The Federal Reserve a Potential Roadblock to Fintech Charter
Recent reports indicate that the Federal Reserve (Fed) may not be in line with the Office of the Comptroller of the Currency (OCC) and the Federal Deposit Insurance Corporation (FDIC) when it comes to granting financial technology (fintech) firms national charters.
The bank-like special-purpose charter would allow fintech firms to reduce regulatory costs and expand their products and regions served. Currently, fintech firms operate under state rules, which means the variety of patchwork regulations can create burdensome regulatory costs and limitations.
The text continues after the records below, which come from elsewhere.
File: config.mk
export PLATFORM = sky130hd
export DESIGN_NAME = uart_link_top
export DESIGN_NICKNAME = d
export VERILOG_FILES = /design/src/verilog/uart_cfg_pkg.sv /design/src/verilog/uart_msg_pkg.sv /design/src/verilog/uart_tx.sv /design/src/verilog/uart_rx.sv /design/src/verilog/uart_link_top.sv
export SDC_FILE = /design/constraint.sdc
export NUM_CORES = 1
export LEC_CHECK = 0
export BUFFER_PORTS_ARGS = -buffer_cell sky130_fd_sc_hd__buf_2
export CORE_ASPECT_RATIO = 0.5
export CORE_MARGIN = 3
export CORE_UTILIZATION = 63
export DETAILED_ROUTE_END_ITERATION = 10
export PLACE_DENSITY = 0.84
export SYNTH_ARGS = -nofsm -noshare
export SYNTH_HDL_FRONTEND = slang
export SYNTH_SLANG_ARGS = --single-unit
File: constraint.sdc
create_clock -name clk -period 3.3 [get_ports clk]
set_input_delay 0.495 -clock clk [delete_from_list [all_inputs] [get_ports clk]]
set_output_delay 0.495 -clock clk [all_outputs]
set_load 0.02 [all_outputs]
File: src/verilog/uart_cfg_pkg.sv
package uart_cfg_pkg;

    // one frame is start, DATA_BITS data bits LSB first, even parity and one stop bit
    localparam int DATA_BITS = 8;

    typedef logic [DATA_BITS-1:0] uart_byte_t;

    // position of a data bit within the byte
    typedef logic [2:0] bit_index_t;

    // clocks within one bit period, enough for clks_per_baud up to 2047
    typedef logic [10:0] baud_cnt_t;

endpackage

File: src/verilog/uart_msg_pkg.sv
package uart_msg_pkg;
    import uart_cfg_pkg::*;

    // send is a one-cycle strobe and data is only looked at while it is high
    typedef struct packed {
        logic       send;
        uart_byte_t data;
    } tx_req_t;

    // received byte plus the checks made on its frame
    typedef struct packed {
        uart_byte_t data;
        logic       parity_err; // data bits plus parity bit held an odd number of ones
        logic       frame_err;  // stop bit was sampled low
    } rx_word_t;

endpackage

File: src/verilog/uart_tx.sv
module uart_tx
    import uart_cfg_pkg::*;
    import uart_msg_pkg::*;
#(
    parameter int clks_per_baud = 1041
) (
    input  logic    clk,
    input  logic    nRst,
    input  tx_req_t tx_req,
    output logic    tx_serial,
    output logic    tx_busy
);

    typedef enum logic [2:0] {
        IDLE,
        START,
        DATA,
        PARITY,
        STOP
    } tx_state_t;

    localparam baud_cnt_t bit_last = baud_cnt_t'(clks_per_baud - 1);
    localparam bit_index_t idx_last = bit_index_t'(DATA_BITS - 1);

    tx_state_t  state, next_state;
    baud_cnt_t  baud_cnt, next_baud_cnt;
    bit_index_t bit_index, next_bit_index;
    uart_byte_t shift_reg, next_shift_reg;
    logic       par_bit, next_par_bit;
    logic       next_serial;
    logic       bit_done;

    assign bit_done = (baud_cnt == bit_last);

    always_comb begin
        next_state     = state;
        next_baud_cnt  = baud_cnt + 1'b1;
        next_bit_index = bit_index;
        next_shift_reg = shift_reg;
        next_par_bit   = par_bit;

        case (state)
            IDLE: begin
                next_baud_cnt = '0;
                if (tx_req.send) begin // a strobe while busy never reaches this branch
                    next_state     = START;
                    next_shift_reg = tx_req.data;
                    next_par_bit   = 1'b0;
                    next_bit_index = '0;
                end
            end
            START: begin
                if (bit_done) begin
                    next_state    = DATA;
                    next_baud_cnt = '0;
                end
            end
            DATA: begin
                if (bit_done) begin
                    next_baud_cnt = '0;
                    // fold the bit just sent into the parity before shifting it out
                    next_par_bit   = par_bit ^ shift_reg[0];
                    next_shift_reg = shift_reg >> 1;
                    next_bit_index = bit_index + 1'b1;
                    if (bit_index == idx_last)
                        next_state = PARITY;
                end
            end
            PARITY: begin
                if (bit_done) begin
                    next_state    = STOP;
                    next_baud_cnt = '0;
                end
            end
            STOP: begin
                if (bit_done) begin
                    next_state    = IDLE;
                    next_baud_cnt = '0;
                end
            end
            default: begin
                next_state    = IDLE;
                next_baud_cnt = '0;
            end
        endcase
    end

    // next_serial is the line level for the coming cycle and feeds the tx_serial flop
    always_comb begin
        case (next_state)
            START:   next_serial = 1'b0;
            DATA:    next_serial = next_shift_reg[0];
            PARITY:  next_serial = next_par_bit;
            default: next_serial = 1'b1; // idle and stop both hold the line high
        endcase
    end

    always_ff @(posedge clk, negedge nRst) begin
        if (!nRst) begin
            state     <= IDLE;
            baud_cnt  <= '0;
            bit_index <= '0;
            tx_serial <= 1'b1;
            tx_busy   <= 1'b0;
        end else begin
            state     <= next_state;
            baud_cnt  <= next_baud_cnt;
            bit_index <= next_bit_index;
            tx_serial <= next_serial;
            tx_busy   <= (next_state != IDLE);
        end
    end

    always_ff @(posedge clk) begin
        shift_reg <= next_shift_reg;
        par_bit   <= next_par_bit;
    end

endmodule

File: src/verilog/uart_rx.sv
module uart_rx
    import uart_cfg_pkg::*;
    import uart_msg_pkg::*;
#(
    parameter int clks_per_baud = 1041
) (
    input  logic     clk,
    input  logic     nRst,
    input  logic     rx_serial,
    input  logic     rec_ready,
    output rx_word_t rx_word,
    output logic     rx_valid
);

    typedef enum logic [2:0] {
        IDLE,
        START,
        DATAIN,
        PARITY,
        STOP,
        CLEAN
    } rx_state_t;

    localparam baud_cnt_t bit_last = baud_cnt_t'(clks_per_baud - 1);
    localparam baud_cnt_t half_last = baud_cnt_t'((clks_per_baud - 1) / 2);
    localparam bit_index_t idx_last = bit_index_t'(DATA_BITS - 1);

    rx_state_t  state, next_state;
    baud_cnt_t  baud_cnt, next_baud_cnt;
    bit_index_t bit_index, next_bit_index;
    uart_byte_t byte_reg, next_byte_reg;
    logic       par_bit, next_par_bit;
    rx_word_t   next_word;
    logic       next_valid;
    logic       bit_done;

    // every sample after the start check lands a full bit period after the last one
    assign bit_done = (baud_cnt == bit_last);

    always_comb begin
        next_state     = state;
        next_baud_cnt  = baud_cnt + 1'b1;
        next_bit_index = bit_index;
        next_byte_reg  = byte_reg;
        next_par_bit   = par_bit;
        next_word      = rx_word;
        next_valid     = 1'b0;

        case (state)
            IDLE: begin
                next_baud_cnt = '0;
                if (!rx_serial && rec_ready)
                    next_state = START;
            end
            START: begin
                if (baud_cnt == half_last) begin
                    next_baud_cnt = '0;
                    // a low line at mid start bit is a real frame, anything else was a glitch
                    if (!rx_serial && rec_ready) begin
                        next_state     = DATAIN;
                        next_bit_index = '0;
                        next_par_bit   = 1'b0;
                    end else begin
                        next_state = IDLE;
                    end
                end
            end
            DATAIN: begin
                if (bit_done) begin
                    next_baud_cnt            = '0;
                    next_byte_reg[bit_index] = rx_serial;
                    next_par_bit             = par_bit ^ rx_serial;
                    next_bit_index           = bit_index + 1'b1;
                    if (bit_index == idx_last)
                        next_state = PARITY;
                end
            end
            PARITY: begin
                if (bit_done) begin
                    next_baud_cnt = '0;
                    next_par_bit  = par_bit ^ rx_serial; // ends up high on an odd count of ones
                    next_state    = STOP;
                end
            end
            STOP: begin
                if (bit_done) begin
                    next_baud_cnt        = '0;
                    next_valid           = 1'b1;
                    next_word.data       = byte_reg;
                    next_word.parity_err = par_bit;
                    next_word.frame_err  = ~rx_serial;
                    next_state           = CLEAN;
                end
            end
            CLEAN: begin
                next_baud_cnt = '0;
                next_state    = IDLE;
            end
            default: begin
                next_baud_cnt = '0;
                next_state    = IDLE;
            end
        endcase
    end

    always_ff @(posedge clk, negedge nRst) begin
        if (!nRst) begin
            state     <= IDLE;
            baud_cnt  <= '0;
            bit_index <= '0;
            rx_word   <= '0;
            rx_valid  <= 1'b0;
        end else begin
            state     <= next_state;
            baud_cnt  <= next_baud_cnt;
            bit_index <= next_bit_index;
            rx_word   <= next_word;  // holds until the next stop sample
            rx_valid  <= next_valid; // high only on the cycle after the stop sample edge
        end
    end

    always_ff @(posedge clk) begin
        byte_reg <= next_byte_reg;
        par_bit  <= next_par_bit;
    end

endmodule

File: src/verilog/uart_link_top.sv
module uart_link_top
    import uart_msg_pkg::*;
#(
    parameter int clks_per_baud = 1041
) (
    input  logic     clk,
    input  logic     nRst,

    input  tx_req_t  tx_req,
    output logic     tx_serial,
    output logic     tx_busy,

    input  logic     rx_serial,
    input  logic     rec_ready,
    output rx_word_t rx_word,
    output logic     rx_valid
);

    // the two directions share only the clock and reset
    // the serial loop between them is closed outside this block

    uart_tx #(
        .clks_per_baud(clks_per_baud)
    ) u_tx (
        .clk      (clk),
        .nRst     (nRst),
        .tx_req   (tx_req),
        .tx_serial(tx_serial),
        .tx_busy  (tx_busy)
    );

    uart_rx #(
        .clks_per_baud(clks_per_baud)
    ) u_rx (
        .clk      (clk),
        .nRst     (nRst),
        .rx_serial(rx_serial),
        .rec_ready(rec_ready), // frames are only picked up while the host can take them
        .rx_word  (rx_word),
        .rx_valid (rx_valid)
    );

endmodule

======== Yosys cells after proc, flatten, opt, wreduce, memory -nomap -nowiden ========
Index checks and enable logic that the tools add are counted.
word-level totals
  bits in registers ....................... 65
  bits in latches ......................... 0
  memory bits (writable) .................. 0
  ROM bits ................................ 0
  input port bits ......................... 13
  word-level logic and storage cells ...... 113
  memories ................................ 0
operators by class
  $add $sub $neg .......................... 4
  $mul .................................... 0
  divide/modulo/power cells ............... 0
  $lt $le $gt $ge ......................... 2
  eq/ne operators ......................... 26
  shifts and indexed selects .............. 0
  multiplexer cells ....................... 43
  bitwise logic cells ..................... 3
  reductions and logical operators ........ 18
operator list
  operator                                                    count
  2-to-1 mux 3 bit                                            17
  2-to-1 mux 11 bit                                           4
  case mux 3 bit (5 select lines)                             2
  adder 11 x 1 -> 11 bit, second input constant               2
  == test 11 bit, second input constant                       2
  case mux 11 bit (2 select lines)                            1
  == test 3 x 2 -> 1 bit, second input constant               6
  inequality test 2 x 1 -> 1 bit, second input constant       9
  2-to-1 mux 8 bit                                            2
  case mux 8 bit (2 select lines)                             1
  == test 3 bit, second input constant                        4
  case mux 3 bit (2 select lines)                             2
  == test 11 x 10 -> 1 bit, second input constant             1
  == test 3 x 1 -> 1 bit, second input constant               3
  bitwise mux 8 bit                                           1
  2-to-1 mux 1 bit                                            8
  AND reduction 4 bit                                         2
  adder 3 x 1 -> 3 bit, second input constant                 2
  zero test 3 bit                                             2
  AND reduction 6 bit                                         1
  nonzero test 2 bit                                          3
  less-than comparator 3 x 4 -> 1 bit, second input constant  1
  case mux 1 bit (2 select lines)                             2
  AND reduction 2 bit                                         2
  other kinds (14)                                            16

======== Longest topological paths before layout ========
  depth in word-level cells ............... 6
  mapped depth ............................ 8
  gate-level depth less buffers ........... 7

======== Modules after synthesis ========
Synthesis repeated with hierarchy kept, for this count alone.
unflattened totals
  cells, all modules ...................... 280
  area, all modules ....................... 3176.8 µm²
by module, submodules not included
  module   instances  cells an instance  area each (µm²)  seq. area each (µm²)
  uart_rx  1          159                1806.7           970.9
  uart_tx  1          121                1370.1           726.9

======== Worst setup path before layout ========
OpenSTA, ideal clock, no wires.
  path kind ............................... reg2reg
  start point ............................. register u_tx.baud_cnt[0]
  end point ............................... register u_tx.shift_reg[1] (enable)
  setup time .............................. 0.273 ns
  data arrival time ....................... 1.454 ns
  data required time ...................... 3.027 ns
  path slack .............................. 1.573 ns
  stages on the path, launching flop included .. 8
  path buffers ............................ 1
  period minus slack after synthesis ...... 1.727 ns
  path through ............................ dfrtp_1 -> inv_1 -> ha_1 -> and4bb_1 -> and4_1 -> buf_4 -> nor2_1 -> inv_1
on the way
  longest elaborated chain between the ends .. 3
ends and longest elaborated chain
  what                                      line            source
  start, declared                           uart_tx.sv:26   baud_cnt_t baud_cnt, next_baud_cnt;
  start signal, assigned                    uart_tx.sv:107  baud_cnt <= next_baud_cnt;
  == test 11 bit                            uart_tx.sv:33   assign bit_done = (baud_cnt == bit_last);
  inequality test 2 x 1 -> 1 bit (no line)  --
  AND reduction 3 bit (no line)             --
  end signal, assigned                      uart_tx.sv:115  shift_reg <= next_shift_reg;
  end, declared                             uart_tx.sv:28   uart_byte_t shift_reg, next_shift_reg;
No other way between the ends.
A chain may end at the register's enable or synchronous reset.

======== Worst setup path in the final report ========
  start point ............................. register u_rx.baud_cnt[0]
  end point ............................... register u_rx.state[0]
on the way
  longest elaborated chain between the ends .. 3
ends and longest elaborated chain
  what                                                               line                          source
  start, declared                                                    uart_rx.sv:29                 baud_cnt_t baud_cnt, next_baud_cnt;
  start signal, assigned                                             uart_rx.sv:115                baud_cnt <= next_baud_cnt;
  == test 11 bit / == test 11 x 10 -> 1 bit (equally long branches)  uart_rx.sv:38, uart_rx.sv:56
  inequality test 2 x 1 -> 1 bit (no line)                           --
  AND reduction 6 bit (no line) *                                    --
  end signal, assigned                                               uart_rx.sv:114                state <= next_state;
  end, declared                                                      uart_rx.sv:28                 rx_state_t state, next_state;
Every way passes the cells marked *; elsewhere a longest branch is shown, timed or not.

==> impl_metrics.py <==
metrics = {
    "critical_path": {
        "worstPathMaxFanout": 12,
        "regToRegEndpoint": "u_rx.state[0]",
        "cp-start-kind": "flip-flop",
        "arrival_ns": 2.51,
        "criticalPathCategory": "reg2reg",
        "worstSetupEndpointType": "flip-flop",
        "worstPathRequired_ns": 3.55,
        "r2r_start": "u_rx.baud_cnt[0]",
        "rr_worst_depth": 7,
        "slowest_delay_ns": 0.62,
        "crit_slowest_cell": "nor2_1",
        "cp_cell_sequence": "inv_1 -> ha_1 -> nor4b_4 -> and3_2 -> a21oi_1 -> nor2_1 -> mux2i_1",
        "r2r_slack_ns": 1.04,
    },
    "pwr": {
        "irDropWorstVdd_mv": 0.2661,
        "power_leakage_uw": 0.001514,
        "design_power_total_uw": 1573,
        "power_per_cell_area_nw_per_um2": 468.3,
    },
    "timing": {
        "fin_crit_sh_pct": 68.48,
        "finalSetupViolCount": 0,
        "finalHoldViolations": 0,
        "tightestPinTransition_ns": 1.026,
        "hold_ws_ns": 0.3300,
        "maxSlewViolCount": 0,
        "skew_ns": 0.006143,
        "post-route-min-period_ns": 2.260,
        "max_clock_freq_mhz": 442.5,
        "rsz0062_at_grt": "no",
        "slew_headroom_pct": 31.63,
        "layout_setup_ws_ns": 1.040,
        "finalSetupTns_ns": 0,
    },
    "grt": {
        "antenna_found_initial": 0,
        "grt_max_degree": 48,
        "grt_pass1_vias": 1943,
        "track_usage_pct": 21.70,
        "grt_pass1_wl_um": 9239,
        "grt-ovfl-total": 0,
    },
    "yosys": {
        "syn_area_um2": 3033,
        "synth_cell_types": 45,
        "synth_area_leaders": "dfrtp_1 38%, edfxtp_1 16%, nor2_1 5.0%, mux2_2 4.1%, xnor2_1 3.5%",
        "async_flop_share_pct": 72.31,
        "yosys.area.top_type": "dfrtp_1",
        "ys_seq_area_share_pct": 55.98,
        "ys.flop_type": "dfrtp_1",
        "ys_warn_count": 0,
        "syn_inst": 262,
        "avgSynthCellArea_um2": 11.58,
        "synth_nets": 283,
        "synth_edf_count": 16,
        "synth_top_area_share_pct": 37.95,
        "synth_seq_cells": 65,
        "synth_common_cells": "46 x dfrtp_1, 40 x nor2_1, 22 x nand2_1",
        "yosysMostFrequentCell": "dfrtp_1",
    },
    "placed_design": {
        "routabilityCongestion": 0.8666,
        "place_hpwl_um": 3899,
        "preCtsSetupSlack_ns": 1.154,
        "port_buffers": 25,
    },
    "final_layout": {
        "utilization_pct": 74.47,
        "diodes": 0,
        "drive_gt1_share_pct": 20.20,
        "area_growth_pct": 10.73,
        "top_regs": "u_rx.baud_cnt: 11 flops, u_tx.baud_cnt: 11 flops, u_rx.rx_word: 10 flops",
        "fin_nets": 313,
    },
    "outcome": {
        "run_status": "completed",
    },
    "clock_tree": {
        "ctsHoldBuffers": 0,
        "cts-root-buf": "clkbuf_8",
        "tritoncts": "built",
        "clk_latency_ns": 0.34,
        "cts_buffers": 9,
        "path_clk_slew_ns": 0.07,
        "cts_setup_buffers": 0,
        "cts_resized": 0,
        "clockBufferDepth": 2,
        "h-tree-depth": 3,
        "cts.sinks": 65,
    },
    "drt": {
        "ant_nets": 0,
        "num_vias": 1989,
        "drc": 0,
        "drt_iter0_drc": 77,
        "wire_per_inst_um": 15.72,
        "vias_per_cell": 5.479,
        "routed_wl_um": 5705,
        "drt_first_pass_iters": 4,
    },
    "job": {
        "drv_cap": 0,
    },
    "floorplanning": {
        "io_pins": 26,
        "die-area_um2": 5733,
        "die_h_um": 55.06,
        "fp-row-count": 17,
        "coreArea_um2": 4509,
        "die_w_um": 104.1,
        "start_util_pct": 67.26,
    },
    "min_path": {
        "hold_class": "in2async",
    },
}
==> through the flow <==
stage                     instance area [µm²]  cells
after floorplan                          3033    262
final                                    3358    363
after global routing                     3358    363
after CTS                                3358    363
after detailed placement                 3206    347
after global placement                   3206    347
==> final cells by class <==
class | instances | area [µm²]
Fill cell | 288 | 1151
Multi-Input combinational cell | 179 | 1251
Clock buffer | 10 | 127.6
Clock inverter | 6 | 25.02
Tap cell | 66 | 82.58
Inverter | 11 | 41.29
Sequential cell | 65 | 1698
Timing Repair Buffer | 26 | 132.6
==> critical path: cells and delay by family (launching register included) <==
family	cells	cell delay, ns
AO/OA/AOI/OAI	1	0.07
adder cells (fa/ha/maj)	1	0.16
multiplexers	1	0.29
flip-flops	1	0.43
buffers and inverters	1	0.08
AND/OR/NAND/NOR	3	1.15
==> cell families (layout without fill, tap and decap cells) <==
family / count (synthesis) / after routing / synth area share [%]
xor gates and xnor gates: 20 / 20 / 5.776
adders and majority gates: 8 / 8 / 3.300
muxes: 18 / 18 / 6.436
and+or+nand+nor: 109 / 109 / 19.80
DFF: 65 / 65 / 55.98
buffers and inverters: 18 / 53 / 2.764
AOI/OAI and AO/OA: 24 / 24 / 5.941
==> per-layer routing <==
metal | up-vias | share of wire (%) | GRT usage, %
met5 | - | 0 | 0
li1 | 974 | - | -
met3 | 10 | 4.3 | 6.952
met2 | 53 | 49 | 37.42
met1 | 952 | 45 | 25.66
met4 | 0 | 1.7 | 11.26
The Fed has yet to state whether they would offer fintech firms with national charters access to their electronic payment systems. It has been reported that Fed officials are concerned that fintech firms lack the consumer protections and risk management controls that banks have in place.
Head of the OCC, Joseph Otting, has argued that these reports are false and that no fintech firm has voiced concern that the Fed would prevent them from accessing the payments system. Even if the Fed did prevent fintech firms, Otting added that these firms would have other ways of processing payments.
“I don’t view that as an impediment because most of these entities that today would apply to be a bank, many of them are operating today as a state-chartered or state-licensed lender and virtually all of them have a correspondent banking relationship with a large bank that gives them the ability to process checks and send wires,” Otting said. “I can tell you of the hundreds of meetings I’ve had with fintechs, not one has brought that issue up as an impediment.”
While downplaying concerns, Otting did mention that formal clarity is needed from the Fed on whether charter holders will be able to offer direct payment services.